Emma Meeus

Doctoral Researcher
Physical Sciences of Imaging in the Biomedical Sciences CDT

Thesis project - "Investigation of Brain Microenvironments Using Advanced Diffusion MRI"

Professor Andrew Peet, Cancer Sciences
Dr Jan Novak, Institute of Cancer and Genomic Sciences
Dr Hamid Dehghani, School of Computer Science 

Molecular diffusion, the random motion of molecules suspended in a fluid resulting from collisions, is well understood in simple homogeneous systems. In complex multi-component systems such as brain tissue, the diffusion is non-linear and requires the acquisition and analysis of multi-exponential data leading to significant challenges in data acquisition and interpretation. Diffusion of water can be measured by magnetic resonance methods such as nuclear magnetic resonance (NMR) and magnetic resonance imaging (MRI). This is achieved by employing magnetic field gradients at varying strengths, referred to simply as b-values.

Diffusion data at low and high b-values has been found to show multi-exponential behaviour, indicative of the complex system which is being probed. This observation provides a challenge in terms of producing a realistic model system, which is required for standardisation of methods, biophysical interpretation of results and further MRI method development. In order to mimic biological tissue, a multi-compartment model is required to incorporate several different water diffusion environments. At present no such model system exists for use in MR, but tissue substitutes have been developed for studying other biophysical properties.

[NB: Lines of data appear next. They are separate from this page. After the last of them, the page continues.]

`src/rtl/sram_arb_pkg.sv`:
```
// sram_arb_pkg: shared constants, requester indices and lock-state encoding
// for the sram_4096x8 image-buffer arbiter.
//   ADDR_W / DATA_W : SRAM address and data widths
//   REQ_IMG/DEC/ENG : requester slot indices (image writer, decoder, conv engine)
//   lock_state_t    : ST_IDLE (round-robin) / ST_OWNED (locked burst)
package sram_arb_pkg;
    localparam int ADDR_W  = 12;
    localparam int DATA_W  = 8;
    localparam int REQ_IMG = 0;
    localparam int REQ_DEC = 1;
    localparam int REQ_ENG = 2;
    typedef enum logic {
        ST_IDLE  = 1'b0,
        ST_OWNED = 1'b1
    } lock_state_t;
endpackage

```
`src/rtl/sram_share_arbiter_if.sv`:
```
// sram_share_arbiter_if: requester-side bus of the SRAM arbiter.
//   req/we/lock : per-requester request, write flag and lock request
//   addr/wdata  : packed per-requester address and write data (slot k at k*W)
//   gnt         : one-hot access accepted this cycle
//   rvalid      : one-hot read data valid for requester k
//   rdata       : shared read data
// master = requesters, slave = arbiter.
interface sram_share_arbiter_if #(
    parameter int N_REQ  = 3,
    parameter int ADDR_W = sram_arb_pkg::ADDR_W,
    parameter int DATA_W = sram_arb_pkg::DATA_W
);
    logic [N_REQ-1:0]        req;
    logic [N_REQ-1:0]        we;
    logic [N_REQ-1:0]        lock;
    logic [N_REQ*ADDR_W-1:0] addr;
    logic [N_REQ*DATA_W-1:0] wdata;
    logic [N_REQ-1:0]        gnt;
    logic [N_REQ-1:0]        rvalid;
    logic [DATA_W-1:0]       rdata;
    modport master (output req, we, lock, addr, wdata, input gnt, rvalid, rdata);
    modport slave  (input req, we, lock, addr, wdata, output gnt, rvalid, rdata);
endinterface

```
`src/rtl/sram_rr_picker.sv`:
```
// sram_rr_picker: combinational round-robin pick.
//   req : request vector
//   ptr : highest-priority index this cycle
//   gnt : one-hot winner (zero when no request)
//   idx : winner index (don't-care when no request)
module sram_rr_picker #(
    parameter int N_REQ = 3,
    parameter int IDX_W = 2
) (
    input  logic [N_REQ-1:0] req,
    input  logic [IDX_W-1:0] ptr,
    output logic [N_REQ-1:0] gnt,
    output logic [IDX_W-1:0] idx
);
    logic [2*N_REQ-1:0] rot;
    logic [IDX_W-1:0]   off;
    logic [IDX_W:0]     sum;
    // Rotate so ptr lands at bit 0; the lowest set bit is the distance to the winner.
    always_comb begin
        rot = {req, req} >> ptr;
        off = '0;
        for (int i = N_REQ - 1; i >= 0; i--)
            if (rot[i]) off = IDX_W'(i);
        sum = {1'b0, ptr} + {1'b0, off};
        idx = sum >= (IDX_W+1)'(N_REQ) ? IDX_W'(sum - (IDX_W+1)'(N_REQ)) : IDX_W'(sum);
        gnt = (|req) ? N_REQ'(1) << idx : '0;
    end
endmodule

```
`src/rtl/sram_share_arbiter.sv`:
```
// sram_share_arbiter: round-robin SRAM arbiter with bounded locked bursts.
//   i_clk, i_rst_n  : clock, asynchronous active-low reset
//   bus (slave)     : requester bus (req/we/lock/addr/wdata in, gnt/rvalid/rdata out)
//   o_sram_*        : single-port SRAM pins (active-low cen/wen)
//   i_sram_q        : SRAM read data, returned unregistered on bus.rdata
//   o_busy          : a requester currently owns the lock
module sram_share_arbiter
    import sram_arb_pkg::*;
#(
    parameter int N_REQ    = 3,
    parameter int ADDR_W   = sram_arb_pkg::ADDR_W,
    parameter int DATA_W   = sram_arb_pkg::DATA_W,
    parameter int MAX_LOCK = 64
) (
    input  logic                 i_clk,
    input  logic                 i_rst_n,
    sram_share_arbiter_if.slave  bus,
    output logic                 o_sram_cen,
    output logic                 o_sram_wen,
    output logic [ADDR_W-1:0]    o_sram_addr,
    output logic [DATA_W-1:0]    o_sram_d,
    input  logic [DATA_W-1:0]    i_sram_q,
    output logic                 o_busy
);
    localparam int IDX_W = N_REQ > 1 ? $clog2(N_REQ) : 1;

    lock_state_t      state, state_nxt;
    logic [IDX_W-1:0] rr_ptr, rr_ptr_nxt, owner, owner_nxt, pick_idx, gidx;
    logic [7:0]       lock_cnt, lock_cnt_nxt;
    logic [N_REQ-1:0] pick_gnt, gnt, rvalid_q;
    logic             granted, g_we, g_lock;

    function automatic logic [IDX_W-1:0] next_idx(input logic [IDX_W-1:0] k);
        return (k == IDX_W'(N_REQ - 1)) ? '0 : k + IDX_W'(1);
    endfunction

    sram_rr_picker #(.N_REQ(N_REQ), .IDX_W(IDX_W)) u_picker (
        .req (bus.req),
        .ptr (rr_ptr),
        .gnt (pick_gnt),
        .idx (pick_idx)
    );

    always_ff @(posedge i_clk or negedge i_rst_n) begin
        if (!i_rst_n) begin
            state    <= ST_IDLE;
            owner    <= '0;
            lock_cnt <= '0;
            rr_ptr   <= IDX_W'(REQ_IMG);
            rvalid_q <= '0;
        end else begin
            state    <= state_nxt;
            owner    <= owner_nxt;
            lock_cnt <= lock_cnt_nxt;
            rr_ptr   <= rr_ptr_nxt;
            rvalid_q <= gnt & ~bus.we;
        end
    end

    // lock_cnt counts held cycles including the current one once incremented;
    // reaching MAX_LOCK releases after this cycle's grant.
    always_comb begin
        state_nxt    = state;
        owner_nxt    = owner;
        lock_cnt_nxt = lock_cnt;
        rr_ptr_nxt   = rr_ptr;
        if (state == ST_IDLE) begin
            if (granted && g_lock) begin
                state_nxt    = ST_OWNED;
                owner_nxt    = pick_idx;
                lock_cnt_nxt = 8'd1;
            end else if (granted) begin
                rr_ptr_nxt = next_idx(pick_idx);
            end
        end else begin
            lock_cnt_nxt = lock_cnt == 8'hff ? lock_cnt : lock_cnt + 8'd1;
            if (!bus.lock[owner] || lock_cnt_nxt >= 8'(MAX_LOCK)) begin
                state_nxt    = ST_IDLE;
                owner_nxt    = '0;
                lock_cnt_nxt = '0;
                rr_ptr_nxt   = next_idx(owner);
            end
        end
    end

    // While owned, only the owner may be granted; everyone else stalls.
    always_comb begin
        gidx        = state == ST_OWNED ? owner : pick_idx;
        gnt         = state == ST_OWNED ? (bus.req[owner] ? N_REQ'(1) << owner : '0) : pick_gnt;
        granted     = |gnt;
        g_we        = bus.we[gidx];
        g_lock      = bus.lock[gidx];
        o_sram_cen  = ~granted;
        o_sram_wen  = ~(granted & g_we);
        o_sram_addr = granted ? bus.addr[gidx*ADDR_W +: ADDR_W] : '0;
        o_sram_d    = granted ? bus.wdata[gidx*DATA_W +: DATA_W] : '0;
        o_busy      = state == ST_OWNED;
    end

    assign bus.gnt    = gnt;
    assign bus.rvalid = rvalid_q;
    assign bus.rdata  = i_sram_q;
endmodule

```
`src/flat_wrapper.sv`:
```
// flat-port wrapper written by rule: the top's interface ports become plain ports
module sram_share_arbiter_flat import sram_arb_pkg::*;
#(
    parameter int N_REQ    = 3,
    parameter int ADDR_W   = sram_arb_pkg::ADDR_W,
    parameter int DATA_W   = sram_arb_pkg::DATA_W,
    parameter int MAX_LOCK = 64
)
  (i_clk, i_rst_n, o_sram_cen, o_sram_wen, o_sram_addr, o_sram_d, i_sram_q, o_busy, bus_req, bus_we, bus_lock, bus_addr, bus_wdata, bus_gnt, bus_rvalid, bus_rdata);
  sram_share_arbiter_if #(.N_REQ(N_REQ), .ADDR_W(ADDR_W), .DATA_W(DATA_W)) bus_i ();
  input  logic i_clk;
  input  logic i_rst_n;
  output logic o_sram_cen;
  output logic o_sram_wen;
  output logic [ADDR_W-1:0] o_sram_addr;
  output logic [DATA_W-1:0] o_sram_d;
  input  logic [DATA_W-1:0] i_sram_q;
  output logic o_busy;
  input wire logic [$bits(bus_i.req)-1:0] bus_req;
  input wire logic [$bits(bus_i.we)-1:0] bus_we;
  input wire logic [$bits(bus_i.lock)-1:0] bus_lock;
  input wire logic [$bits(bus_i.addr)-1:0] bus_addr;
  input wire logic [$bits(bus_i.wdata)-1:0] bus_wdata;
  output wire logic [$bits(bus_i.gnt)-1:0] bus_gnt;
  output wire logic [$bits(bus_i.rvalid)-1:0] bus_rvalid;
  output wire logic [$bits(bus_i.rdata)-1:0] bus_rdata;
  assign bus_i.req = bus_req;
  assign bus_i.we = bus_we;
  assign bus_i.lock = bus_lock;
  assign bus_i.addr = bus_addr;
  assign bus_i.wdata = bus_wdata;
  assign bus_gnt = bus_i.gnt;
  assign bus_rvalid = bus_i.rvalid;
  assign bus_rdata = bus_i.rdata;
  sram_share_arbiter #(.N_REQ(N_REQ), .ADDR_W(ADDR_W), .DATA_W(DATA_W), .MAX_LOCK(MAX_LOCK)) u_core (.i_clk(i_clk), .i_rst_n(i_rst_n), .bus(bus_i), .o_sram_cen(o_sram_cen), .o_sram_wen(o_sram_wen), .o_sram_addr(o_sram_addr), .o_sram_d(o_sram_d), .i_sram_q(i_sram_q), .o_busy(o_busy));
endmodule
```
`config.mk`:
```
export PLATFORM = sky130hd
export DESIGN_NAME = sram_share_arbiter_flat
export DESIGN_NICKNAME = d
export VERILOG_FILES = /design/src/rtl/sram_arb_pkg.sv /design/src/rtl/sram_share_arbiter_if.sv /design/src/rtl/sram_rr_picker.sv /design/src/rtl/sram_share_arbiter.sv /design/src/flat_wrapper.sv
export SDC_FILE = /design/constraint.sdc
export NUM_CORES = 1
export LEC_CHECK = 0
export BUFFER_PORTS_ARGS = -buffer_cell sky130_fd_sc_hd__buf_4
export CAP_MARGIN = 20
export CELL_PAD_IN_SITES_DETAIL_PLACEMENT = 1
export CELL_PAD_IN_SITES_GLOBAL_PLACEMENT = 2
export CORE_MARGIN = 2
export CORE_UTILIZATION = 21
export DETAILED_ROUTE_END_ITERATION = 7
export PLACE_DENSITY = 0.92
export SYNTH_ARGS = -nofsm -noshare
export SYNTH_HDL_FRONTEND = slang
export SYNTH_SLANG_ARGS = --single-unit
```
`constraint.sdc`:
```
create_clock -name i_clk -period 4.75 [get_ports i_clk]
set_clock_uncertainty 0.2 [all_clocks]
set_input_delay 0.2375 -clock i_clk [delete_from_list [all_inputs] [get_ports i_clk]]
set_output_delay 0.2375 -clock i_clk [all_outputs]
set_load 0.005 [all_outputs]
```
==> results of run 1 <==
-- per-layer routing --
metal / track usage (%) / vias to the layer above
met2: 26.5 / 79
li1: - / 1034
met1: 18.1 / 996
met3: 2.82 / 6
met4: 3.05 / 0
met5: 0 / -
-- cell families after synthesis --
kind of cell / Yosys count
simple gates: 99
compound gates: 69
buf+inv: 34
mux: 23
flops: 16
fa+ha+maj: 4
-- per-stage QoR --
| step | utilization (%) | setup WS [ns] |
|---|---|---|
| global route | 32.2 | 0.0802 |
| finish | 32.2 | 0.431 |
| global placement | 31.0 | 0.680 |
| floorplan | - | 1.21 |
| CTS | 32.2 | 0.263 |
| detailed placement | 31.0 | 0.545 |
-- critical path, stage by stage (launching register included) --
cell and delay (ns):
dfrtp_1 0.49, nand2_1 0.11, nor2_1 0.10, a311oi_1 0.06
a21oi_1 0.13, ha_1 0.16, inv_1 0.05, fa_1 0.55
inv_1 0.06, ha_1 0.23, nor3b_1 0.27, o211a_2 0.47
buf_4 0.33, mux2i_1 0.22, nor2_1 0.05, a21oi_1 0.15
nor2_1 0.06, buf_4 0.14
-- synth_stat cells (3+ instances only) --
cell / count
nor3_1: 4
mux2i_1: 23
inv_1: 10
o211a_1: 4
buf_4: 9
dfrtp_1: 16
clkbuf_1: 8
ha_1: 3
nand2_1: 13
buf_2: 6
nor2_1: 53
o21ai_0: 10
nand2b_1: 6
a31oi_1: 3
nor2b_1: 3
a21oi_1: 31
-- layout make-up --
class / instances / area [um^2]
fillers: 1046 / 5600
multi-input cells: 195 / 1220
repair buffers: 107 / 813
flip-flops and latches: 16 / 400
well taps: 105 / 131
clock buffers: 4 / 55.1
inverters: 10 / 37.5
-- how the worst max path moves through the flow --
stage                                            start                             end  slack, ns  depth (start not counted)
after floorplan                             bus_req[2]  u_core.lock_cnt[1]$_DFFE_PN0P_       1.21                         17
after global placement    u_core.rr_ptr[0]$_DFFE_PN0P_                     o_sram_d[4]       0.68                         16
after detailed placement  u_core.rr_ptr[0]$_DFFE_PN0P_                  o_sram_addr[2]       0.54                         17
after CTS                 u_core.rr_ptr[0]$_DFFE_PN0P_                  o_sram_addr[2]       0.26                         17
after global routing      u_core.rr_ptr[0]$_DFFE_PN0P_                     o_sram_d[0]       0.08                         16
final                     u_core.rr_ptr[0]$_DFFE_PN0P_                  o_sram_addr[2]       0.43                         17
-- flip-flops by register name (all words and copies together), names as in the netlist --
name / count
u_core.lock_cnt: 8
u_core.bus.rvalid: 3
u_core.owner: 2
u_core.rr_ptr: 2
u_core.o_busy: 1
-- timing repair --
action | 4_1_cts | 5_1_grt
hold buffers | 4 | 0
hold endpoints to repair | 19 | 0
setup endpoints to repair | 0 | 11
gates resized for setup | 0 | 1
==> impl_metrics.py, run 1 <==
metrics = {
    "floorplan": {
        "coreArea_mm2": 0.00826,
        "start_util_pct": 21.7,
        "fp.dieH_um": 96.3,
        "die_area_mm2": 0.00928,
        "rows": 33,
        "io_pins": 116,
        "die_w_um": 96.3,
    },
    "worst_setup_path": {
        "r2r.worst_path.cells": 16,
        "cp.required_ns": 4.31,
        "cp-end-kind": "primary output",
        "path_class": "register to primary output",
        "regToRegStartpoint": "u_core.rr_ptr[0]$_DFFE_PN0P_",
        "cp-start-kind": "register",
        "r2r_slack_ns": 0.81,
        "worstPathMaxFanout": 14,
        "cp_data_arrival_time_ns": 3.88,
        "r2r_end": "u_core.rr_ptr[0]$_DFFE_PN0P_",
    },
    "route": {
        "drcViolationCount": 0,
        "maxUsedRoutingLayer": "met4",
        "vias": 2115,
        "routed_wl_um": 6670,
        "vias_per_cell": 4.84,
        "dr.first_iter.drc_count": 44,
        "dr_wl_met3_um": 454,
        "detail-route-antenna-nets": 0,
        "firstDrtPassIters": 4,
        "wl_per_cell_um": 15.3,
        "wl_met2_um": 3320,
        "wl_met1_um": 2850,
    },
    "synthesis": {
        "syn_inst": 245,
        "synth_area_mm2": 0.00179,
        "synth-simple-area-share_pct": 26.3,
        "async_reset_ff_share_pct": 100,
        "synthMuxAreaShare_pct": 12.9,
        "avgSynthCellArea_um2": 7.31,
        "synth.net_count": 328,
        "synth_edf_count": 0,
        "synthXorXnorAreaFrac_pct": 0,
        "yosysUniqueCellTypes": 49,
        "synth_top_area_cell": "dfrtp_1",
        "synth_area_leaders": "dfrtp_1 (22%), mux2i_1 (13%), nor2_1 (11%)",
        "synth_top_family_by_area": "simple AND/OR/NAND/NOR gates",
        "yosysSeqAreaShare_pct": 22.4,
        "ys.flop_type": "dfrtp_1",
        "synth_fa_ha_area_share_pct": 3.21,
        "ys_ff_latch": 16,
        "yosysWarnings": 0,
        "synth-compound-area-share_pct": 25.4,
        "synth_top_area_share_pct": 22.4,
    },
    "cells_and_area": {
        "layout.cells.non_filler": 437,
        "mostFrequentLayoutCell": "buf_4",
        "layout_common_cells": "buf_4 (103), nor2_1 (52), a21oi_1 (31)",
        "fin_nets": 416,
        "drive_above_1_share_pct": 34.9,
        "diodes": 0,
        "final_area_mm2": 0.00266,
        "area_growth_pct": 48.5,
    },
    "clocking": {
        "cts_tree": "done",
        "clk-insertion-delay-late_ns": 0.25,
        "clk_pin_slew_ns": 0.06,
        "cts-buffers-inserted": 3,
        "clock-sinks": 16,
        "clock_path_buffers": 2,
        "postCtsSetupBuffers": 0,
        "cts_root_buffer": "clkbuf_8",
        "cts_max_level": 1,
    },
    "timing": {
        "final.setup.tns_ns": 0,
        "drv_slew": 0,
        "finalSetupViolCount": 0,
        "rsz0062_at_grt": "no",
        "slew-limit-headroom_pct": 69.2,
        "hold_viol_final": 0,
        "fin_crit_sh_pct": 90.9,
        "clock.fmax_mhz": 232,
        "hold_ws_ns": 0.181,
        "period_needed_ns": 4.32,
        "worstMarginPinSlew_ns": 0.461,
    },
    "global_routing": {
        "grt_max_degree": 28,
        "antenna_found_initial": 0,
        "grt_pass1_vias": 2194,
        "track_usage_pct": 14.7,
        "overflow": 0,
        "grt_pass1_wl_um": 10800,
    },
    "run": {
        "max_cap_violations": 0,
    },
    "placement": {
        "gp_congestion": 0.827,
        "io_buffers": 99,
        "dpl_cell_area_mm2": 0.00256,
        "post-place-cells": 429,
        "dp_hpwl_um": 5380,
    },
    "status": {
        "status": "finished clean",
    },
    "hold_path": {
        "hp-class": "input pin to asynchronous set/reset pin",
    },
}
Power of run 1 is not shown: default switching activity piles up to over one toggle a cycle in this logic, so the estimate is an artifact.
==> run 2: changes to the inputs <==
CORE_UTILIZATION = 19   (was 21)
PLACE_DENSITY = 0.88   (was 0.92)
clock period = 3.7 ns   (was 4.75 ns; I/O delays follow)
==> impl_metrics.py, run 2 (synthesized netlist as in run 1, its figures left out) <==
metrics = {
    "floorplan": {
        "fp.dieH_um": 101,
        "io_pins": 116,
        "die_area_mm2": 0.0102,
        "die_w_um": 101,
        "start_util_pct": 19.5,
        "rows": 35,
        "coreArea_mm2": 0.00920,
    },
    "placement": {
        "io_buffers": 99,
        "post-place-cells": 440,
        "dp_slack_ns": -0.0710,
        "gp_congestion": 0.818,
        "dp_hpwl_um": 5250,
    },
    "cells_and_area": {
        "largest_reg_flops": 8,
        "layout.cells.non_filler": 458,
        "area_growth_pct": 66.8,
        "diodes": 0,
        "layout_common_cells": "buf_4 (110), nor2_1 (50), mux2i_1 (23)",
        "multi_input_area_mm2": 0.00136,
        "drive_above_1_share_pct": 46.7,
        "fin_nets": 432,
        "top_register": "u_core.lock_cnt",
        "mostFrequentLayoutCell": "buf_4",
        "regArea_um2": 402,
        "fin_util_pct": 32.5,
        "n_fill_cell": 1119,
    },
    "clocking": {
        "clock-sinks": 16,
        "clk_pin_slew_ns": 0.06,
        "cts_tree": "done",
        "clock_path_buffers": 2,
        "cts_root_buffer": "clkbuf_8",
        "cts-buffers-inserted": 3,
        "cts_max_level": 1,
        "clk-insertion-delay-late_ns": 0.25,
    },
    "global_routing": {
        "track_usage_pct": 13.5,
        "antenna_found_initial": 0,
        "grt_pass1_wl_um": 11200,
        "grt_max_degree": 28,
        "grt_pass1_vias": 2271,
        "overflow": 0,
    },
    "route": {
        "wl_met2_um": 3500,
        "routed_wl_um": 7170,
        "drcViolationCount": 0,
        "vias": 2213,
        "dr.first_iter.drc_count": 101,
        "dr_wl_met3_um": 581,
        "detail-route-antenna-nets": 0,
        "wl_met1_um": 3010,
        "wl_per_cell_um": 15.7,
        "vias_per_cell": 4.83,
        "maxUsedRoutingLayer": "met4",
        "firstDrtPassIters": 4,
    },
    "timing": {
        "slew-limit-headroom_pct": 69.8,
        "worst_slack_ns": -0.0810,
        "drv_slew": 0,
        "final.setup.tns_ns": -1.03,
        "hold_viol_final": 0,
        "finalSetupViolCount": 21,
        "rsz0062_at_grt": "yes",
        "fin_crit_sh_pct": 102,
        "period_needed_ns": 3.78,
        "clock.fmax_mhz": 264,
        "worstMarginPinSlew_ns": 0.450,
    },
    "run": {
        "max_cap_violations": 0,
    },
    "worst_setup_path": {
        "worstPathMaxFanout": 8,
        "cp-end-kind": "primary output",
        "max_stage_delay_ns": 0.56,
        "cp-start-kind": "register",
        "crit_path_top_delay_cell": "fa_1",
        "cp_data_arrival_time_ns": 3.40,
        "path_cells": "nand2_2 -> buf_6 -> o21ai_2 -> a32oi_1 -> nor2_1 -> a21oi_2 -> fa_1 -> inv_2 -> ha_4 -> nand4b_1 -> o211a_1 -> nor3_4 -> buf_6 -> a21oi_2 -> nor2_1 -> buf_4",
        "path_class": "register to primary output",
        "cp.required_ns": 3.31,
    },
    "status": {
        "violations": "negative setup slack",
        "status": "finished with violations",
    },
    "hold_path": {
        "hp-class": "input pin to asynchronous set/reset pin",
    },
}
==> run 2: cell types whose count changed in the layout (fill, tap and decap cells not counted), sizes merged <==
| cell | before | now |
|---|---|---|
| buf | 103 | 118 |
==> run 2: final cells by class <==
class | count | area share (%)
well taps | 111 | 4.65
multi-input cells | 195 | 45.5
inverters | 10 | 1.26
flip-flops and latches | 16 | 13.4
clock buffers | 3 | 1.38
repair buffers | 123 | 33.7
==> run 2: stage by stage <==
stage / cell area, um^2 / hold WS [ns]
2_1_floorplan: 1790 / -0.311
3_3_place_gp: 2650 / -0.145
3_5_place_dp: 2650 / -0.145
4_1_cts: 2840 / 0.141
5_1_grt: 2990 / 0.149
6_report: 2990 / 0.133
==> run 2: worst paths after layout <==
path,start,to,slack [ns],depth (start not counted)
setup / recovery,u_core.rr_ptr[0]$_DFFE_PN0P_,o_sram_addr[3],-0.08,16
min in group i_clk,bus_req[1],u_core.bus.rvalid[1]$_DFF_PN0_,0.16,3
max in group asynchronous,i_rst_n,u_core.rr_ptr[0]$_DFFE_PN0P_,2.97,2
hold / removal,i_rst_n,u_core.o_busy$_DFF_PN0_,0.13,2
setup reg to reg,u_core.rr_ptr[0]$_DFFE_PN0P_,u_core.lock_cnt[4]$_DFFE_PN0P_,0.08,15
hold reg to reg,u_core.lock_cnt[7]$_DFFE_PN0P_,u_core.lock_cnt[7]$_DFFE_PN0P_,0.34,1
==> run 2: what timing repair did <==
item / in CTS / in global routing
hold endpoints to repair: 19 / 0
gates cloned: 2 / 2
resized for setup: 21 / 25
setup endpoints to repair: 32 / 34
buffers inserted: 4 / 3
hold buffers: 4 / 0
pin swaps: 15 / 24
==> run 2: critical path, delay by kind of cell, from the launching register on <==
| family | cells | cell delay, ns |
|---|---|---|
| adders and majority gates | 2 | 0.73 |
| buffers and inverters | 4 | 0.50 |
| DFF | 1 | 0.43 |
| AOI/OAI and AO/OA | 5 | 0.54 |
| and+or+nand+nor | 5 | 0.94 |
==> run 2: routing by layer <==
| layer | global-route usage [%] | vias up |
|---|---|---|
| met5 | 0 | - |
| met4 | 2.91 | 0 |
| met3 | 3.33 | 6 |
| met2 | 23.2 | 94 |
| met1 | 17.0 | 1045 |
| li1 | - | 1068 |
Power of run 2 is left out for the same reason.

Despite the lack of through understanding of the link between tissue water diffusion and MR diffusion metrics, diffusion weighted (DW) magnetic resonance imaging is widely used throughout the medical community for the assessment of a variety of neurological conditions. In particular,the contrast in DW-MRI is known to be linked to the tissue cellularity and viability. However, in current clinical environments, diffusion imaging is only used on a qualitative basis partially due to the poor understanding of the relationship between water diffusion in tissue and MRI diffusion metrics. Improving this understanding has the potential to provide quantitative measures of the tissue microenvironment, such as microvascular density, tissue perfusion and tissue microstructure providing the basis for this investigation.

This PhD project will concentrate on developing methods to probe complex diffusion within biomedical systems using MRI. This will require the design and construction of model systems, which exhibit well-defined multi-component diffusion properties in conjunction with MRI methodology development. The methods for data analysis will be developed, which accommodate the complex non-linear diffusion processes found in biomedical systems. The ability of MRI to probe multi-component diffusion will allow the techniques to be integrated into clinical scanners to allow for radiological assessment. The methods will be implemented on a cohort of children with brain tumours to assess formally their value.

The main area of research in this PhD is based on MRI, which has a strong background in the physical sciences, in particular quantum mechanics and structural organic chemistry. Understanding will be gained in the theoretical aspects of MR and this knowledge will be consolidated through practical experience in operating a clinical scanner. This will provide the basis for MRI technique development, leading to an implementation of a method for advanced diffusion imaging.